==> src/rtl/bcd_modn_counter_04.sv <==
// bcd_modn_counter_04: multi-digit BCD modulo-N up/down counter with parallel load,
// registered wrap pulse and sticky illegal-load flag.
module bcd_modn_counter_04 #(
    parameter int DIGITS = 2,
    parameter int MODULO = 100
) (
    input  logic                  clk_04,
    input  logic                  rst_04,
    input  logic                  en_04,
    input  logic                  up_04,
    input  logic                  load_04,
    input  logic [4*DIGITS-1:0]   din_04,
    output logic [4*DIGITS-1:0]   dout_04,
    output logic                  cout_04,
    output logic                  err_04
);
    localparam int W = 4*DIGITS;

    function automatic logic [W-1:0] to_bcd(input int v);
        logic [W-1:0] r;
        int t;
        r = '0;
        t = v;
        for (int k = 0; k < DIGITS; k++) begin
            r[4*k +: 4] = 4'(t % 10);
            t = t / 10;
        end
        return r;
    endfunction

    localparam logic [W-1:0] TERM = to_bcd(MODULO - 1);

    logic [W-1:0] r_cnt;
    logic         r_cout;
    logic         r_err;
    logic [W-1:0] w_inc;
    logic [W-1:0] w_dec;
    logic         w_legal;
    logic         w_carry;
    logic         w_borrow;

    // Ripple carry/borrow across digits; wrap at the terminal is handled separately,
    // so the increment never has to produce a value past MODULO-1.
    always_comb begin
        w_inc    = r_cnt;
        w_dec    = r_cnt;
        w_legal  = 1'b1;
        w_carry  = 1'b1;
        w_borrow = 1'b1;
        for (int k = 0; k < DIGITS; k++) begin
            if (w_carry) begin
                w_inc[4*k +: 4] = (r_cnt[4*k +: 4] == 4'd9) ? 4'd0 : r_cnt[4*k +: 4] + 4'd1;
                w_carry         = (r_cnt[4*k +: 4] == 4'd9);
            end
            if (w_borrow) begin
                w_dec[4*k +: 4] = (r_cnt[4*k +: 4] == 4'd0) ? 4'd9 : r_cnt[4*k +: 4] - 4'd1;
                w_borrow        = (r_cnt[4*k +: 4] == 4'd0);
            end
            if (din_04[4*k +: 4] > 4'd9) w_legal = 1'b0;
        end
        if (din_04 > TERM) w_legal = 1'b0;
    end

    always_ff @(posedge clk_04) begin
        if (rst_04) begin
            r_cnt  <= '0;
            r_cout <= 1'b0;
            r_err  <= 1'b0;
        end else if (load_04) begin
            r_cnt  <= w_legal ? din_04 : '0;
            r_err  <= ~w_legal;
            r_cout <= 1'b0;
        end else if (en_04) begin
            if (up_04) begin
                r_cnt  <= (r_cnt == TERM) ? '0 : w_inc;
                r_cout <= (r_cnt == TERM);
            end else begin
                r_cnt  <= (r_cnt == '0) ? TERM : w_dec;
                r_cout <= (r_cnt == '0);
            end
        end else begin
            r_cout <= 1'b0;
        end
    end

    assign dout_04 = r_cnt;
    assign cout_04 = r_cout;
    assign err_04  = r_err;
endmodule

==> config.mk <==
export PLATFORM = sky130hd
export DESIGN_NAME = bcd_modn_counter_04
export DESIGN_NICKNAME = d
export VERILOG_FILES = /design/src/rtl/bcd_modn_counter_04.sv
export SDC_FILE = /design/constraint.sdc
export NUM_CORES = 1
export LEC_CHECK = 0
export CAP_MARGIN = 20
export CORE_MARGIN = 5
export CORE_UTILIZATION = 43
export DETAILED_ROUTE_END_ITERATION = 8
export GPL_TIMING_DRIVEN = 0
export PLACE_DENSITY = 0.72
export SYNTH_ARGS = -nofsm -noshare
export SYNTH_HDL_FRONTEND = slang
export SYNTH_SLANG_ARGS = --single-unit
export TNS_END_PERCENT = 1
==> constraint.sdc <==
create_clock -name clk_04 -period 1.6 [get_ports clk_04]
set_input_delay 0.24 -clock clk_04 [delete_from_list [all_inputs] [get_ports clk_04]]
set_output_delay 0.24 -clock clk_04 [all_outputs]
set_load 0.05 [all_outputs]
==> metrics.txt, run 1 <==
placed inst area 1154 um2; Place WS -367.0 ps; CTS buffer count 3; post-synthesis compound-gate area fraction 0.2752; Die Ht 55.87 um; RSZ-0062 raised after global routing true; CTS root buf clkbuf_4; Hold Crit Class in -> reg; max-cap violation count 0; Sw Share 0.3685; post-synthesis net count 123; Syn Inst Count 110; cell internal pwr 523.6 uW; Post-Synth XOR/XNOR Area 0.03873; Power Density 683.8 nW/um2; unique cell type count in the Yosys netlist 43; row count 16; endpoint type of the worst setup path register; maximum buffer depth of the clock tree 2; Mean Syn Cell Area 8.224 um2; Worst-Skew Late Latency 260 ps; endpoints failing hold 0; Tmin final 1625 ps; Synth-to-Final Area Change 34.02%; Syn. warnings 0; DR iter-0 viols 37; Final GP Congestion 0.7959; fraction of the mapped netlist area in adder cells 0; number of port buffers 21; clk sinks 10; final worst path period share 1.015; Final Setup Violations 3; Slew Limit Fails 0; simple-gate share of the synthesized area 0.2946; Total GRT Usage 0.1541; Post-synth EDFFs 0; first-pass GRT wire length 4002 um; DRT Wirelength 2356 um; Rel. slew slack 0.6663; n_diodes 0; WL/cell 14.37 um; H-tree depth 1; Antenna Nets Post-Route 0; DRT Pass-1 Iters 4; largest family of logic cells by synthesized area simple AND/OR/NAND/NOR gates; post-synth top area cell dfxtp_1; Psw 305.5 uW; Die W 55.87 um; critical path startpoint category register; grt ovf 0; Final Core Density 0.6117; initial antenna violation count 0; # DRC 0; worst setup path class reg -> reg; routed via count 953; worst-margin pin slew 499.8 ps; Final Cell Area 1212 um2; Vias/cell 5.811; Final Skew 4.155 ps; FMAX 615.5 MHz; CTS tree built; top_reg_cell synth dfxtp_1; CP Max Fanout 5; most frequent cells after synthesis nor3_1 (12), dfxtp_1 (10), nand2_1 (8), o21ai_0 (8), nor2_1 (7); status complete, but fails checks; sequential power share 0.345; core area 1982 um2; violated checks setup timing; Synth top area share 0.2213; Required @ worst endpoint 1730 ps; share of cells above drive strength 1 0.2336; sequential-to-total area share from yosys stat 0.2213; Nets 152; leak pwr 0.0004954 uW; post-synthesis cell area 904.6 um2; largest vdd supply drop 0.4438 mV; Comb power frac 0.447; mux contribution to synthesized area 0; Reg clk slew, reported paths 70 ps; num ports 23; final setup margin -24.60 ps; largest net degree at the start of global routing 11; die footprint 3121 um2; vias in the first global route 892; count leader, synth nor3_1; clock share of power 0.207; Async S/R FF share, synth 0; Arr. time, crit path 1760 ps; flops & latches, synth 10; Initial Utilization 0.4564; DP HPWL 1728 um; top cells by area, synth dfxtp_1 (22%), clkbuf_8 (7.6%), nor3_1 (6.6%), o21ai_0 (4.4%), bufbuf_16 (3.6%)
## power groups by stage
stage	clock, uW	combinational [uW]	sequential (uW)
2_1_floorplan	0	195	359
3_3_place_gp	0	361	295
3_5_place_dp	0	366	296
4_1_cts	175	358	290
5_1_grt	190	402	289
6_report	172	371	286
## routing by layer
layer	GRT usage	part of all wire
met5	0	0
met4	0.04068	0.0030
met3	0.03248	0.060
met2	0.2720	0.52
met1	0.1884	0.42
## worst max-delay path, stage by stage (launching register included)
cell and delay (ps):
dfxtp_4 350, or3_4 410, a2111oi_4 430, or2_4 220
a311oi_1 80
## flip-flops by register name, summed over array words and instances, names as in the netlist
register	flops
dout_04	8
cout_04	1
err_04	1
## final timing paths
check | depth (start not counted) | slack (ps) | end | start
worst max-delay path | 4 | -20 | dout_04[6] | dout_04[3]
worst min-delay path | 2 | 210 | dout_04[1] | rst_04
worst min register to register | 2 | 500 | err_04 | err_04
worst max register to register | 4 | -20 | dout_04[6] | dout_04[3]
## stage by stage
| step | TNS (ps) | hold slack (ps) | power, uW | cells |
|---|---|---|---|---|
| finish | -50.44 | 207.3 | 829.1 | 164 |
| global placement | -2309 | 478.6 | 656.0 | 158 |
| global route | -282.2 | 213.2 | 880.7 | 164 |
| CTS | -281.3 | 207.8 | 823.2 | 161 |
| detailed placement | -2440 | 482.8 | 662.7 | 158 |
| floorplan | -104.6 | 383.8 | 554.4 | 110 |
## cell families (layout without fill, tap and decap cells)
| group | count (synthesis) | count (layout) |
|---|---|---|
| and+or+nand+nor | 48 | 48 |
| xor gates and xnor gates | 4 | 4 |
| AOI/OAI and AO/OA | 33 | 33 |
| DFF | 10 | 10 |
| buffers and inverters | 15 | 42 |
## placed cells by master (no fill, tap or decap), types with 4 or more instances in the layout
| cell type | n |
|---|---|
| buf_4 | 4 |
| nor3_1 | 12 |
| dlygate4sd2_1 | 9 |
| o21ai_0 | 7 |
| nor2_1 | 7 |
| clkbuf_8 | 4 |
| dfxtp_1 | 6 |
| nand2_1 | 8 |
| clkdlybuf4s50_1 | 10 |
| a21oi_1 | 6 |
## timing repair
item,in CTS,in global routing
setup buffers,0,3
pin swaps,2,4
gates cloned,0,0
gates resized for setup,11,11
setup endpoints to repair,14,8
hold buffers,0,0
## cell type report
cell class	count	area, um2
multi-input combinational	85	558.0
timing repair buffer	24	226.5
clock buffer	3	22.52
tap	27	33.78
fill	182	769.5
inverter	3	11.26
buffer	12	150.1
sequential	10	210.2
Note: power is estimated with default switching activity, not from simulation.
==> run 2: changes to the inputs <==
- CTS_BUF_LIST: not set -> sky130_fd_sc_hd__clkbuf_4
==> results of run 2 <==
Same layout as run 1: the final DEF is identical, and so are final timing and power.
==> run 3: changes to the inputs <==
- CORE_UTILIZATION: 43 -> 50
- GPL_ROUTABILITY_DRIVEN: not set -> 0
- PLACE_DENSITY: 0.72 -> 0.81
==> run 3 against run 2 <==
  * The run still ends with setup timing left
  * Register-to-register slack is essentially flat
  * Critical path depth grew 1
  * Clock power grew 5%
  * Fmax shrank 0.25%
  * Setup slack lost 4.0 ps
  * Critical path type unchanged
  * Sequential power grew 1%
  * Final cell count shrank 2.4%
  * Largest power group unchanged
  * Count of clock-buffer cells in the layout is the same
==> metrics.txt, run 3 (same netlist as run 1, synthesis figures left out) <==
status complete, but fails checks; violated checks setup timing; reg-to-reg slack, setup -30 ps (about the same); Nets 150 (-1.3%); largest net degree at the start of global routing 11 (unchanged); Final Skew 4.101 ps (-0.05381 ps); final setup margin -28.62 ps (-4.026 ps); Initial Utilization 0.5239 (+0.06747); Worst-Skew Late Latency 270 ps (about the same); first-pass GRT wire length 3946 um (-1.4%); Antenna Nets Post-Route 0 (unchanged); Power Density 703.5 nW/um2 (+2.9%); # DRC 0 (unchanged); number of port buffers 21 (unchanged); Final Core Density 0.6899 (+0.07811); share of cells above drive strength 1 0.2296 (-0.003947); global route hottest layer met2; n_diodes 0 (unchanged); Rel. slew slack 0.6595 (-0.006811); met2 usage 0.3202 (+0.04829); Final Setup Violations 3 (unchanged); Reg clk slew, reported paths 70 ps (about the same); endpoint type of the worst setup path register; DRT Wirelength 2442 um (+3.7%); grt ovf 0 (unchanged); leak pwr 0.0004633 uW (-6.5%); critical path startpoint category register; Largest register FFs 8 (unchanged); H-tree depth 1 (unchanged); commonest non-fill, non-tap cell in the layout nor3_1; num ports 23 (unchanged); Arr. time, crit path 1810 ps (+50 ps); row count 15 (-1); WL/cell 15.26 um (+6.2%); worst setup path class reg -> reg; CTS root buf clkbuf_4; initial antenna violation count 0 (unchanged); vias in the first global route 882 (-1.1%); Required @ worst endpoint 1780 ps (+50 ps); max-cap violation count 0 (unchanged); endpoints failing hold 0 (unchanged); hold path start rst_04; Slew Limit Fails 0 (unchanged); placed inst area 1151 um2 (-0.22%); Synth-to-Final Area Change 31.67%; RSZ-0062 raised after global routing true; final worst path period share 1.018 (+0.002516); commonest non-fill, non-tap cells in the layout nor3_1 (12), dlygate4sd2_1 (11), clkdlybuf4s50_1 (10); maximum buffer depth of the clock tree 2 (unchanged); CTS buffer count 3 (unchanged); largest vdd supply drop 0.4064 mV (-8.4%); Die Ht 52.54 um (-6.0%); Total GRT Usage 0.1903 (+0.03623); met1 Use GR 0.2376 (+0.04924); DP HPWL 1729 um (about the same); Vias/cell 6.063 (+4.3%); Tmin final 1629 ps (+4.026 ps); routed via count 970 (+1.8%); DRT Pass-1 Iters 4 (unchanged); CP Max Fanout 9 (+4); hold_ws 198.0 ps (-9.300 ps); die footprint 2760 um2 (-12%); Die W 52.54 um (-6.0%); clk sinks 10 (unchanged); worst reg2reg path startpoint dout_04[3]; DR iter-0 viols 42 (+14%); beginning of the critical path dout_04[3]; CTS tree built; Hold Crit Class in -> reg; core area 1727 um2 (-13%); worst-margin pin slew 512.8 ps (+13.07 ps); FMAX 614.0 MHz (-0.25%); Global Route met3 Usage 0.03989 (+0.007403); Final Cell Area 1191 um2 (-1.8%); Hold Buf Count CTS 0 (unchanged)
## run 3: area by class of cell
type                    count  area (um2)
flip-flops and latches     10       207.7
fillers                   145       535.5
plain buffers              12       148.9
multi-input cells          85       565.5
repair buffers             22       203.9
clock buffers               3       22.52
inverters                   3       11.26
well taps                  25       31.28
## run 3: critical path: stages, from the launching register on
cell and delay [ps]:
dfxtp_4 370, or3_4 390, a2111oi_4 330, buf_4 200
nor3_1 40, a311oi_1 200
## run 3: report_power, final
| part | total, uW | switching (uW) | internal (uW) |
|---|---|---|---|
| sequential | 290 | 21.0 | 269 |
| combinational | 368 | 203 | 165 |
| clock | 180 | 92.5 | 87.2 |
## run 3: metrics by stage
| stage | worst slack, ps | power (uW) | TNS, ps | cells |
|---|---|---|---|---|
| 6_report | -28.62 | 838.0 | -76.25 | 160 |
| 3_3_place_gp | -385.9 | 653.8 | -2280 | 156 |
| 2_1_floorplan | -70.67 | 554.4 | -104.6 | 110 |
| 3_5_place_dp | -435.1 | 661.3 | -2555 | 156 |
| 4_1_cts | -87.69 | 826.7 | -330.3 | 159 |
| 5_1_grt | -110.3 | 882.0 | -323.8 | 160 |
## run 3: path summary, 6_finish.rpt
path / to / cells after the start
worst min-delay path: dout_04[2] / 2
worst min register to register: err_04 / 2
worst max-delay path: dout_04[7] / 5
worst max register to register: dout_04[7] / 5
## run 3: what timing repair did
item                                    in CTS  in global routing
pin swaps                                    3                  5
gates cloned                                 0                  0
buffers inserted                             0                  1
resized for setup                           13                  9
endpoints found under the setup margin      15                  7
endpoints found under the hold margin        0                  0
## run 3: layer usage
metal,share of wire,vias to the layer above
li1,-,465
met3,0.086,14
met2,0.46,60
met4,0.038,0
met5,0,-
met1,0.42,431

════════════════

Problem details
Looking back over the data above, restate word for word the lines that begin at the line with "worst min-delay path |" and end at the line with "656.0 | 158 |", inclusive.

Exercise answer
worst min-delay path | 2 | 210 | dout_04[1] | rst_04
worst min register to register | 2 | 500 | err_04 | err_04
worst max register to register | 4 | -20 | dout_04[6] | dout_04[3]
## stage by stage
| step | TNS (ps) | hold slack (ps) | power, uW | cells |
|---|---|---|---|---|
| finish | -50.44 | 207.3 | 829.1 | 164 |
| global placement | -2309 | 478.6 | 656.0 | 158 |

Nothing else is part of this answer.